There are a lot of limitations with this program.  Most obviously it only works with .gif files! Argh!  However, it has other problems.  First, you can’t go backwards – it’s one way from start to finish, and then the program ends.  You might want to start the slideshow from the start again.  Second,  it is quite fragile.  If one of the files is deleted, renamed or moved half way through your slide show (ie after running os.listdir() but before displaying the file) then you’re going to have a problem.  The program doesn’t check that the filename remains valid.  The program is unhelpful if there are no gif files in the directory (simply exiting).  There are many ways the program could be improved.  If you are game, have a go!

Exercise: change the program so that, once it displays all of the images it begins again with the first one.

Hint: at the end of the function nextImage() test to see if you’re at the end of the images and, if so, assign a certain value to indexes['currentImage'].

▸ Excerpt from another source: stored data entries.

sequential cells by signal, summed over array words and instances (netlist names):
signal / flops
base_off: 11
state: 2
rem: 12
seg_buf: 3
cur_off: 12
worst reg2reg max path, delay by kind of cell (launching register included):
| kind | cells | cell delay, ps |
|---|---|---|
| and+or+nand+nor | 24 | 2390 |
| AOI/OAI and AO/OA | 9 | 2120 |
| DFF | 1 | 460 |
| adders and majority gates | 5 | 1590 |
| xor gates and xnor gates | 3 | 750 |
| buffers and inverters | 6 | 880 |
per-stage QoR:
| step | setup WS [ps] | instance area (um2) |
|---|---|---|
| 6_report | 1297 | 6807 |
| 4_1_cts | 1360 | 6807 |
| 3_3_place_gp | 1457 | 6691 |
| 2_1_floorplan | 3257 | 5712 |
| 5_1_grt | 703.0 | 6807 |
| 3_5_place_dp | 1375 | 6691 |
`src/rtl/xdma_rf_pkg.sv`:
```
package xdma_rf_pkg;
  localparam int OFS_STATUS = 'h00;
  localparam int OFS_CMD    = 'h01;
  localparam int OFS_HOST_L = 'h02;
  localparam int OFS_HOST_H = 'h03;
  localparam int OFS_EXP_L  = 'h04;
  localparam int OFS_EXP_H  = 'h05;
  localparam int OFS_BANK   = 'h06;
  localparam int OFS_LEN_L  = 'h07;
  localparam int OFS_LEN_H  = 'h08;
  localparam int OFS_MASK   = 'h09;
  localparam int OFS_ACTL   = 'h0A;

  localparam int WORD_W = 16;

  // command bit positions
  localparam int CMD_NOW  = 4;
  localparam int CMD_AUTO = 5;
  localparam int CMD_EXEC = 7;

  // stored mask bits (register bits 7:5)
  localparam int MSK_ALL  = 2;
  localparam int MSK_EOB  = 1;
  localparam int MSK_VERR = 0;

  // stored address-control bits (register bits 7:6)
  localparam int ACTL_HOST = 1;
  localparam int ACTL_EXP  = 0;

  typedef enum logic [1:0] {
    XFER_TO_EXP   = 2'd0,
    XFER_FROM_EXP = 2'd1,
    XFER_SWAP     = 2'd2,
    XFER_VERIFY   = 2'd3
  } xfer_mode_e;
endpackage

```
`src/rtl/xdma_shadow_pair.sv`:
```
module xdma_shadow_pair #(
  parameter int WIDTH = 16,
  localparam int NB = (WIDTH + 7) / 8
) (
  input  logic             clk_i,
  input  logic             rst_ni,
  input  logic [NB-1:0]    byte_we_i,
  input  logic [WIDTH-1:0] wr_data_i,
  input  logic             reload_i,
  input  logic             wb_i,
  input  logic [WIDTH-1:0] wb_val_i,
  output logic [WIDTH-1:0] live_o,
  output logic [WIDTH-1:0] shadow_o
);
  logic [WIDTH-1:0] live_q, shadow_q, shadow_n;

  always_comb begin
    for (int i = 0; i < WIDTH; i++)
      shadow_n[i] = byte_we_i[i/8] ? wr_data_i[i] : shadow_q[i];
  end

  always_ff @(posedge clk_i or negedge rst_ni) begin
    if (!rst_ni) begin
      live_q   <= '0;
      shadow_q <= '0;
    end else if (|byte_we_i) begin
      // live copy follows the complete shadow, not just the written byte
      shadow_q <= shadow_n;
      live_q   <= shadow_n;
    end else if (reload_i) begin
      live_q <= shadow_q;
    end else if (wb_i) begin
      live_q <= wb_val_i;
    end
  end

  assign live_o   = live_q;
  assign shadow_o = shadow_q;

  AST_RELOAD_FROM_SHADOW: assert property (@(posedge clk_i) disable iff (!rst_ni)
    (reload_i && !(|byte_we_i)) |=> (live_o == $past(shadow_o)));
  AST_SHADOW_HOLDS: assert property (@(posedge clk_i) disable iff (!rst_ni)
    !(|byte_we_i) |=> $stable(shadow_o));
endmodule

```
`src/rtl/xdma_irq_ctrl.sv`:
```
module xdma_irq_ctrl (
  input  logic       clk_i,
  input  logic       rst_ni,
  input  logic       clr_i,
  input  logic       done_i,
  input  logic       set_eob_i,
  input  logic       set_verr_i,
  input  logic [2:0] mask_cur_i,
  input  logic       mask_wr_i,
  input  logic [2:0] mask_new_i,
  output logic       eob_o,
  output logic       verr_o,
  output logic       irq_o
);
  import xdma_rf_pkg::*;

  logic eob_q, verr_q, pend_q;
  logic hit_done, hit_mask;

  assign hit_done = done_i &&
    ((set_eob_i  && mask_cur_i[MSK_ALL] && mask_cur_i[MSK_EOB]) ||
     (set_verr_i && mask_cur_i[MSK_ALL] && mask_cur_i[MSK_VERR]));
  assign hit_mask = mask_wr_i &&
    ((eob_q  && mask_new_i[MSK_ALL] && mask_new_i[MSK_EOB]) ||
     (verr_q && mask_new_i[MSK_ALL] && mask_new_i[MSK_VERR]));

  always_ff @(posedge clk_i or negedge rst_ni) begin
    if (!rst_ni) begin
      eob_q  <= 1'b0;
      verr_q <= 1'b0;
      pend_q <= 1'b0;
    end else begin
      eob_q  <= (eob_q  & ~clr_i) | (done_i & set_eob_i);
      verr_q <= (verr_q & ~clr_i) | (done_i & set_verr_i);
      pend_q <= (pend_q & ~clr_i) | hit_done | hit_mask;
    end
  end

  assign eob_o  = eob_q;
  assign verr_o = verr_q;
  assign irq_o  = pend_q;

  AST_READ_CLEARS: assert property (@(posedge clk_i) disable iff (!rst_ni)
    (clr_i && !done_i && !mask_wr_i) |=> (!irq_o && !eob_o && !verr_o));
  AST_IRQ_CAUSE: assert property (@(posedge clk_i) disable iff (!rst_ni)
    $rose(irq_o) |-> $past(done_i || mask_wr_i));
  AST_EOB_SET: assert property (@(posedge clk_i) disable iff (!rst_ni)
    (done_i && set_eob_i) |=> eob_o);
  AST_IRQ_STICKY: assert property (@(posedge clk_i) disable iff (!rst_ni)
    (irq_o && !clr_i) |=> irq_o);
endmodule

```
`src/rtl/xdma_regfile.sv`:
```
module xdma_regfile
  import xdma_rf_pkg::*;
#(
  parameter int         ADDR_W   = 5,
  parameter int         BANK_W   = 3,
  parameter logic [3:0] CHIP_VER = 4'h0,
  parameter logic       BIG_DRAM = 1'b1
) (
  input  logic              clk_i,
  input  logic              rst_ni,
  input  logic              reg_cs_i,
  input  logic              reg_we_i,
  input  logic [ADDR_W-1:0] reg_addr_i,
  input  logic [7:0]        reg_wdata_i,
  output logic [7:0]        reg_rdata_o,
  output logic              irq_o,
  output logic              go_o,
  output logic              go_now_o,
  output logic [1:0]        mode_o,
  output logic [15:0]       host_addr_o,
  output logic [15:0]       exp_addr_o,
  output logic [BANK_W-1:0] bank_o,
  output logic [15:0]       len_o,
  output logic              host_fix_o,
  output logic              exp_fix_o,
  input  logic              done_i,
  input  logic [15:0]       done_host_addr_i,
  input  logic [15:0]       done_exp_addr_i,
  input  logic [BANK_W-1:0] done_bank_i,
  input  logic [15:0]       done_len_i,
  input  logic              done_eob_i,
  input  logic              done_verr_i
);
  localparam int BANK_PAD = 8 - BANK_W;

  logic bus_wr, bus_rd;
  logic [7:0] cmd_q;
  logic [2:0] msk_q;
  logic [1:0] actl_q;
  logic go_q;
  logic autold, wb_host, wb_exp, wb_len, reload;
  logic [WORD_W-1:0] host_sh, exp_sh, len_sh;
  logic [BANK_W-1:0] bank_sh;
  logic st_eob, st_verr;

  assign bus_wr = reg_cs_i & reg_we_i;
  assign bus_rd = reg_cs_i & ~reg_we_i;

  function automatic logic at(input logic [ADDR_W-1:0] a, input int ofs);
    return a == ADDR_W'(ofs);
  endfunction

  always_ff @(posedge clk_i or negedge rst_ni) begin
    if (!rst_ni) begin
      cmd_q  <= '0;
      msk_q  <= '0;
      actl_q <= '0;
      go_q   <= 1'b0;
    end else begin
      go_q <= bus_wr && at(reg_addr_i, OFS_CMD) && reg_wdata_i[CMD_EXEC];
      if (bus_wr && at(reg_addr_i, OFS_CMD)) cmd_q <= reg_wdata_i;
      else if (done_i) begin
        cmd_q[CMD_EXEC] <= 1'b0;
        cmd_q[CMD_NOW]  <= 1'b1;
      end
      if (bus_wr && at(reg_addr_i, OFS_MASK)) msk_q  <= reg_wdata_i[7:5];
      if (bus_wr && at(reg_addr_i, OFS_ACTL)) actl_q <= reg_wdata_i[7:6];
    end
  end

  assign autold  = cmd_q[CMD_AUTO];
  assign reload  = done_i & autold;
  assign wb_len  = done_i & ~autold;
  assign wb_host = wb_len & ~actl_q[ACTL_HOST];
  assign wb_exp  = wb_len & ~actl_q[ACTL_EXP];

  xdma_shadow_pair #(.WIDTH(WORD_W)) u_host (
    .clk_i, .rst_ni,
    .byte_we_i ({bus_wr & at(reg_addr_i, OFS_HOST_H), bus_wr & at(reg_addr_i, OFS_HOST_L)}),
    .wr_data_i ({2{reg_wdata_i}}),
    .reload_i  (reload),
    .wb_i      (wb_host),
    .wb_val_i  (done_host_addr_i),
    .live_o    (host_addr_o),
    .shadow_o  (host_sh)
  );

  xdma_shadow_pair #(.WIDTH(WORD_W)) u_exp (
    .clk_i, .rst_ni,
    .byte_we_i ({bus_wr & at(reg_addr_i, OFS_EXP_H), bus_wr & at(reg_addr_i, OFS_EXP_L)}),
    .wr_data_i ({2{reg_wdata_i}}),
    .reload_i  (reload),
    .wb_i      (wb_exp),
    .wb_val_i  (done_exp_addr_i),
    .live_o    (exp_addr_o),
    .shadow_o  (exp_sh)
  );

  xdma_shadow_pair #(.WIDTH(BANK_W)) u_bank (
    .clk_i, .rst_ni,
    .byte_we_i (bus_wr & at(reg_addr_i, OFS_BANK)),
    .wr_data_i (reg_wdata_i[BANK_W-1:0]),
    .reload_i  (reload),
    .wb_i      (wb_exp),
    .wb_val_i  (done_bank_i),
    .live_o    (bank_o),
    .shadow_o  (bank_sh)
  );

  xdma_shadow_pair #(.WIDTH(WORD_W)) u_len (
    .clk_i, .rst_ni,
    .byte_we_i ({bus_wr & at(reg_addr_i, OFS_LEN_H), bus_wr & at(reg_addr_i, OFS_LEN_L)}),
    .wr_data_i ({2{reg_wdata_i}}),
    .reload_i  (reload),
    .wb_i      (wb_len),
    .wb_val_i  (done_len_i),
    .live_o    (len_o),
    .shadow_o  (len_sh)
  );

  xdma_irq_ctrl u_irq (
    .clk_i, .rst_ni,
    .clr_i      (bus_rd & at(reg_addr_i, OFS_STATUS)),
    .done_i,
    .set_eob_i  (done_eob_i),
    .set_verr_i (done_verr_i),
    .mask_cur_i (msk_q),
    .mask_wr_i  (bus_wr & at(reg_addr_i, OFS_MASK)),
    .mask_new_i (reg_wdata_i[7:5]),
    .eob_o      (st_eob),
    .verr_o     (st_verr),
    .irq_o
  );

  always_comb begin
    case (reg_addr_i)
      ADDR_W'(OFS_STATUS): reg_rdata_o = {irq_o, st_eob, st_verr, BIG_DRAM, CHIP_VER};
      ADDR_W'(OFS_CMD):    reg_rdata_o = cmd_q;
      ADDR_W'(OFS_HOST_L): reg_rdata_o = host_addr_o[7:0];
      ADDR_W'(OFS_HOST_H): reg_rdata_o = host_addr_o[15:8];
      ADDR_W'(OFS_EXP_L):  reg_rdata_o = exp_addr_o[7:0];
      ADDR_W'(OFS_EXP_H):  reg_rdata_o = exp_addr_o[15:8];
      ADDR_W'(OFS_BANK):   reg_rdata_o = {{BANK_PAD{1'b1}}, bank_o};
      ADDR_W'(OFS_LEN_L):  reg_rdata_o = len_o[7:0];
      ADDR_W'(OFS_LEN_H):  reg_rdata_o = len_o[15:8];
      ADDR_W'(OFS_MASK):   reg_rdata_o = {msk_q, 5'h1F};
      ADDR_W'(OFS_ACTL):   reg_rdata_o = {actl_q, 6'h3F};
      default:             reg_rdata_o = 8'hFF;
    endcase
  end

  assign go_o       = go_q;
  assign go_now_o   = cmd_q[CMD_NOW];
  assign mode_o     = cmd_q[1:0];
  assign host_fix_o = actl_q[ACTL_HOST];
  assign exp_fix_o  = actl_q[ACTL_EXP];

  AST_CMD_AFTER_DONE: assert property (@(posedge clk_i) disable iff (!rst_ni)
    (done_i && !reg_cs_i) |=> (!cmd_q[CMD_EXEC] && cmd_q[CMD_NOW]));
  AST_AUTOLOAD_LEN: assert property (@(posedge clk_i) disable iff (!rst_ni)
    (done_i && autold && !reg_cs_i) |=> (len_o == $past(len_sh) && host_addr_o == $past(host_sh)
                                         && exp_addr_o == $past(exp_sh) && bank_o == $past(bank_sh)));
  AST_HOST_FIXED: assert property (@(posedge clk_i) disable iff (!rst_ni)
    (done_i && !autold && actl_q[ACTL_HOST] && !reg_cs_i) |=> $stable(host_addr_o));
  AST_LEN_WRITEBACK: assert property (@(posedge clk_i) disable iff (!rst_ni)
    (done_i && !autold && !reg_cs_i) |=> (len_o == $past(done_len_i)));
  AST_GO_FROM_CMD: assert property (@(posedge clk_i) disable iff (!rst_ni)
    go_o |-> $past(bus_wr && at(reg_addr_i, OFS_CMD)));
  AST_UNUSED_IGNORED: assert property (@(posedge clk_i) disable iff (!rst_ni)
    (bus_wr && !done_i && (reg_addr_i > ADDR_W'(OFS_ACTL) || at(reg_addr_i, OFS_STATUS)))
      |=> ($stable(cmd_q) && $stable(msk_q) && $stable(actl_q) && $stable(host_addr_o)
           && $stable(len_o) && $stable(irq_o)));
endmodule

```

This was quite a complex program because we had to knit three components together.  Moreover, handlers are pretty difficult conceptually.  If you can follow what’s happening and get it running, give yourself a gold star.

Notes:

Downloading the images:

>>> imageLinks = ["http://python4kids.files.wordpress.com/2011/08/p4kbuttonimage1.gif", "http://python4kids.files.wordpress.com/2011/08/p4kbuttonimage2.gif", "http://python4kids.files.wordpress.com/2011/08/p4kbuttonimage3.gif", "http://python4kids.files.wordpress.com/2011/08/p4kbuttonimage4.gif"]
>>> import urllib
>>> for i in imageLinks:
...     filename =  i[-19:]   # [-19:] was trial and error and based on a set length of the filename
...     urllib.urlretrieve(i,filename)

The complete code:

# -*- coding: utf-8 -*-
'''
p4kSlideshow
When run in a directory this program:
* searches the directory for files with a '.gif' extension
* displays the first image it finds
* when a user clicks, it displays the next image
* if user clicks last image, the program exits.
'''

import os
from Tkinter import *

IMAGE_EXTENSIONS=['.gif']

listOfFiles = os.listdir('.')
# list dir doesn't necessarily give alphabetical order so we sort
listOfFiles.sort()
listOfImages = []
for f in listOfFiles:
  if os.path.splitext(f)[-1] in IMAGE_EXTENSIONS:
    listOfImages.append(f)

# some print statements I used for debugging the code:
#print listOfFiles
#print listOfImages

# if there are no image files, then stop!

indexes = {}
'''
indexes is a dictionary containing some values
that we need to keep track of.
I am using a dictionary rather than two variables (say totalImages and currentImage)
so that I don't have to explain global and local variables to you yet (maybe next tute?)
'''

indexes['totalImages'] = len(listOfImages)
if indexes['totalImages'] <1:
  sys.exit()

# set up the GUI

displayButton = Button(None,text= "If you can see this text, there's something wrong")
# we shouldn't ever see the text
# we could leave the text= parameter out

displayButton.pack()

# create a function to handle clicks

def nextImage():
  indexes['currentImage'] += 1
  # += 1 says add one to this variable
  if indexes['currentImage'] == indexes['totalImages']:
    # if past last image, then exit
    # as the list starts at index 0 and runs to the number of entries -1
    # it will reach the last one on total entries -1, if it's equal to totalImages
    # then when we added one, we went past the last one, so exit instead of displaying.
    sys.exit()
  else:
    imageIndex = indexes['currentImage']

  imageFile = listOfImages[imageIndex]
  print "imageFile = %s"%imageFile
  # this is just for debugging, you can remove the print statement if you want
  imageObject = PhotoImage(file=imageFile)
  displayButton['image']=imageObject
  displayButton.image=imageObject # NOTE: WON'T WORK WITHOUT THIS BIT OF SORCERY!
  displayButton.pack()

# initialise the index we will use to display the images.
indexes['currentImage'] = -1
'''
-1 is a bit of a magic number
We use -1 because the nextImage function below adds one each time it is called
so the first time it is called it will display the image at location 0 (-1+1 =0)
the next time it is called it will display the image at location 1 and so on
'''

# display the first image
nextImage()

# set the button to run the nextImage function when clicked
displayButton['command']=nextImage

# Now start the program waiting for mouse clicks
# when you click the button it will run the nextImage function
displayButton.mainloop()

Using Images in the GUI

Gladys leaps over to the tape deck, presses levers and switches. Sound of tape reversing. There is a hum and lights flash on and off. A blurred image of a lady in the street comes up on one of the monitors.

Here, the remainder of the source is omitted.